Palo Alto, CA — Most people today, including many physicians, see the hypodermic needle as a mundane instrument that isn’t worth a second thought. This is not so for eye surgeons. The hypodermic needle is one of their most important surgical instruments with a fascinating history.
Organic materials like hollow reeds, geese quills, and animal bladders were used in early medicine to drain urine, puss, worms, and other abnormalities from the body. These primitive instruments worked passively or by gravity, since syringes could only inject liquids into the body. Urgent care, often on the battlefield, prompted people to use their mouths as medical instruments, sucking out foreign bodies, blood clots, and poisons.
It wasn’t until the 19th Century that the hypodermic needle revolutionized medicine. In Edinburgh in 1853, Alexander Wood designed the first modern hypodermic needle, modeled off of a bee’s stinger, and injected morphine into patients. For the first time, physicians could both inject and draw liquids from the body. Except for removable parts, the design of the hypodermic needle has remained much the same and has become universally used since the 1950s when plastic allowed for disposable syringes and needles.
Vinit Mahajan M.D., Ph.D., associate professor at Stanford and director of the Molecular Surgery Program, said, “In ophthalmology we think of a needle as a precision surgical instrument. The size, length, diameter, tip-shape, and strength of the needle are very carefully thought out.”
Mahajan added, “We can bend the tip of the needle and use it as a cystotome to start a capsulorhexis for cataract surgery, or we can use it to help peel an epiretinal membrane from the surface of the retina.
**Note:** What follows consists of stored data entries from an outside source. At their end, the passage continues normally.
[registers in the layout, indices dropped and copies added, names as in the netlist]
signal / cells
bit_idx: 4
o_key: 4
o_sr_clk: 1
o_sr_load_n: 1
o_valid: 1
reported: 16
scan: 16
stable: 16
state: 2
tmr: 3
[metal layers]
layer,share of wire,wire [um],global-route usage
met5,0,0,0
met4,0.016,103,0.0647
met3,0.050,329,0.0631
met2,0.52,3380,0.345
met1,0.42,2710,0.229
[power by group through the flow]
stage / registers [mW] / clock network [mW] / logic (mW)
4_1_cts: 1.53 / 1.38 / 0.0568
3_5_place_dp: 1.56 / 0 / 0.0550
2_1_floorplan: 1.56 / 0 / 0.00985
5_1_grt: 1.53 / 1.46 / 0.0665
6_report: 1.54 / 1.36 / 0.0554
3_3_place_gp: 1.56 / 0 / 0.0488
We commonly use it to inject drugs inside the eye or to remove fluid from the eye. Needles are used to dislodge microscopic foreign bodies from the surface of the eye after trauma, or to precisecly cut microscopic sutures.”
Molecular surgery, a groundbreaking field pushing the boundaries of precision medicine, still depends on the hypodermic needle.
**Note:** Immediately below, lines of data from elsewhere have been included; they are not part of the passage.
<file path="src/rtl/mem_arb_pkg.sv">
`default_nettype none
// ---------------------------------------------------------------------------
// mem_arb_pkg : shared types and default sizing for the mem_arbiter slice
// Revision    : 1.0
// ---------------------------------------------------------------------------
package mem_arb_pkg;

   typedef enum logic [0:0] {
      S_INIT = 1'b0,
      S_RUN  = 1'b1
   } state_e;

   localparam int NPORTS        = 2;
   localparam int DEF_ADDRWIDTH = 12;
   localparam int DEF_DATAWIDTH = 16;
   localparam int DEF_WORDS     = 4096;

endpackage
`default_nettype wire

</file>
<file path="src/rtl/rr_arb2.sv">
`default_nettype none
// ---------------------------------------------------------------------------
// rr_arb2  : combinational 2-way round-robin, one-hot grant; pointer kept by parent
// Revision : 1.0
// ---------------------------------------------------------------------------
module rr_arb2
   import mem_arb_pkg::*;
(
   input  logic [NPORTS-1:0] req,
   input  logic              last,
   output logic [NPORTS-1:0] gnt
);

   // On contention the port that did not win last time is served.
   always_comb begin
      gnt = '0;
      if (req[0] && req[1]) begin
         if (last) begin
            gnt[0] = 1'b1;
         end else begin
            gnt[1] = 1'b1;
         end
      end else begin
         gnt = req;
      end
   end

endmodule
`default_nettype wire

</file>
<file path="src/rtl/mem_arbiter.sv">
`default_nettype none
// ---------------------------------------------------------------------------
// mem_arbiter : init sweep + 2-port round-robin front end for a sync-read memory
// Revision    : 1.0
// ---------------------------------------------------------------------------
module mem_arbiter
   import mem_arb_pkg::*;
#(
   parameter int ADDRWIDTH = DEF_ADDRWIDTH,
   parameter int DATAWIDTH = DEF_DATAWIDTH,
   parameter int WORDS     = DEF_WORDS,
   parameter int INIT_EN   = 1
) (
   input  logic                 clk,
   input  logic                 rst_n,
   input  logic                 req0,
   input  logic                 req1,
   input  logic                 we0,
   input  logic                 we1,
   input  logic [ADDRWIDTH-1:0] addr0,
   input  logic [ADDRWIDTH-1:0] addr1,
   input  logic [DATAWIDTH-1:0] wdata0,
   input  logic [DATAWIDTH-1:0] wdata1,
   output logic                 gnt0,
   output logic                 gnt1,
   output logic                 rvalid0,
   output logic                 rvalid1,
   output logic [DATAWIDTH-1:0] rdata0,
   output logic [DATAWIDTH-1:0] rdata1,
   output logic                 busy,
   output logic [ADDRWIDTH-1:0] mem_addr,
   output logic [DATAWIDTH-1:0] mem_d,
   output logic                 mem_load,
   input  logic [DATAWIDTH-1:0] mem_q
);

   localparam state_e               RESET_STATE = (INIT_EN != 0) ? S_INIT : S_RUN;
   localparam logic [ADDRWIDTH-1:0] CNT_MAX     = ADDRWIDTH'(WORDS - 1);

   if (WORDS != (1 << ADDRWIDTH)) begin : g_bad_depth
      $error("mem_arbiter: WORDS must equal 2**ADDRWIDTH");
   end

   state_e                 state_q, state_d;
   logic [ADDRWIDTH-1:0]   cnt_q, cnt_d;
   logic                   last_q, last_d;
   logic                   last_vld_q, last_vld_d;
   logic                   rd_pend_q, rd_pend_d;
   logic                   rd_tag_q, rd_tag_d;
   logic                   rvalid0_q, rvalid1_q;
   logic [ADDRWIDTH-1:0]   mem_addr_q, mem_addr_d;
   logic [DATAWIDTH-1:0]   mem_d_q, mem_d_d;
   logic                   mem_load_q, mem_load_d;

   logic [NPORTS-1:0]      arb_req;
   logic [NPORTS-1:0]      arb_gnt;
   logic                   last_eff;
   logic                   xfer;
   logic                   sel;
   logic                   sel_we;

   // Grants are gated by rst_n so nothing is offered while reset is held.
   assign arb_req  = (rst_n && (state_q == S_RUN)) ? {req1, req0} : '0;
   // Until the first transfer, act as if port 1 went last so port 0 wins first.
   assign last_eff = last_vld_q ? last_q : 1'b1;

   rr_arb2 u_rr_arb2 (
      .req  (arb_req),
      .last (last_eff),
      .gnt  (arb_gnt)
   );

   assign gnt0   = arb_gnt[0];
   assign gnt1   = arb_gnt[1];
   assign xfer   = |arb_gnt;
   assign sel    = arb_gnt[1];
   assign sel_we = sel ? we1 : we0;

   always_comb begin
      state_d    = state_q;
      cnt_d      = cnt_q;
      last_d     = last_q;
      last_vld_d = last_vld_q;
      rd_pend_d  = 1'b0;
      rd_tag_d   = rd_tag_q;
      mem_addr_d = mem_addr_q;
      mem_d_d    = mem_d_q;
      mem_load_d = 1'b0;
      unique case (state_q)
         S_INIT: begin
            mem_addr_d = cnt_q;
            mem_d_d    = DATAWIDTH'(cnt_q);
            mem_load_d = 1'b1;
            if (cnt_q == CNT_MAX) begin
               state_d = S_RUN;
            end else begin
               cnt_d = cnt_q + ADDRWIDTH'(1);
            end
         end
         S_RUN: begin
            if (xfer) begin
               mem_addr_d = sel ? addr1 : addr0;
               mem_d_d    = sel ? wdata1 : wdata0;
               mem_load_d = sel_we;
               rd_pend_d  = !sel_we;
               rd_tag_d   = sel;
               last_d     = sel;
               last_vld_d = 1'b1;
            end
         end
         default: ;
      endcase
   end

   always_ff @(posedge clk or negedge rst_n) begin
      if (!rst_n) begin
         state_q    <= RESET_STATE;
         cnt_q      <= '0;
         last_q     <= 1'b0;
         last_vld_q <= 1'b0;
         rd_pend_q  <= 1'b0;
         rd_tag_q   <= 1'b0;
         rvalid0_q  <= 1'b0;
         rvalid1_q  <= 1'b0;
         mem_addr_q <= '0;
         mem_d_q    <= '0;
         mem_load_q <= 1'b0;
      end else begin
         state_q    <= state_d;
         cnt_q      <= cnt_d;
         last_q     <= last_d;
         last_vld_q <= last_vld_d;
         rd_pend_q  <= rd_pend_d;
         rd_tag_q   <= rd_tag_d;
         rvalid0_q  <= rd_pend_q && !rd_tag_q;
         rvalid1_q  <= rd_pend_q && rd_tag_q;
         mem_addr_q <= mem_addr_d;
         mem_d_q    <= mem_d_d;
         mem_load_q <= mem_load_d;
      end
   end

   assign busy     = (state_q == S_INIT);
   assign rvalid0  = rvalid0_q;
   assign rvalid1  = rvalid1_q;
   assign rdata0   = mem_q;
   assign rdata1   = mem_q;
   assign mem_addr = mem_addr_q;
   assign mem_d    = mem_d_q;
   assign mem_load = mem_load_q;

endmodule
`default_nettype wire

</file>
Mahajan said, “Perhaps the most exciting current use of the hypodermic needle is for human gene therapy. I use a 41- gauge needle with a bore size of only 100-microns to inject viruses carrying healthy genes into the subretinal space. Our margin of error is only a few microns. The injection was typically done as a manual push of the syringe by the assistant. Now we connect the syringe to a machine adaptor that gives the surgeon foot pedal control over air pressure that drives the injection. We can also use optical coherence tomography built into the surgical microscope to live-image the injection as the virus spreads underneath the retina. These innovations follow years of highly precise surgical application and development."
As a researcher, it is what the needle can pull out of the eye that excites Mahajan the most. Mahajan and his team created an ophthalmology biobank that archives eye fluid collected during surgeries. The careful and immediate preservation of this fluid in the operating room ensures that these liquid biopsies are available for future translational research aimed at discovering biomarkers for curing blindness.
Mahajan said, “This seemingly simple instrument allows us to collect eye fluid that holds the clues to the origin, progression, and treatment of both common and rare eye diseases. The proteins in dieseased fluid are a map for researchers to find new biomarkers that may lead to new drugs.”
He added, “The hypodermic needle should not be underestimated, and I think there remain opportunities for advanced engineering and new applications.”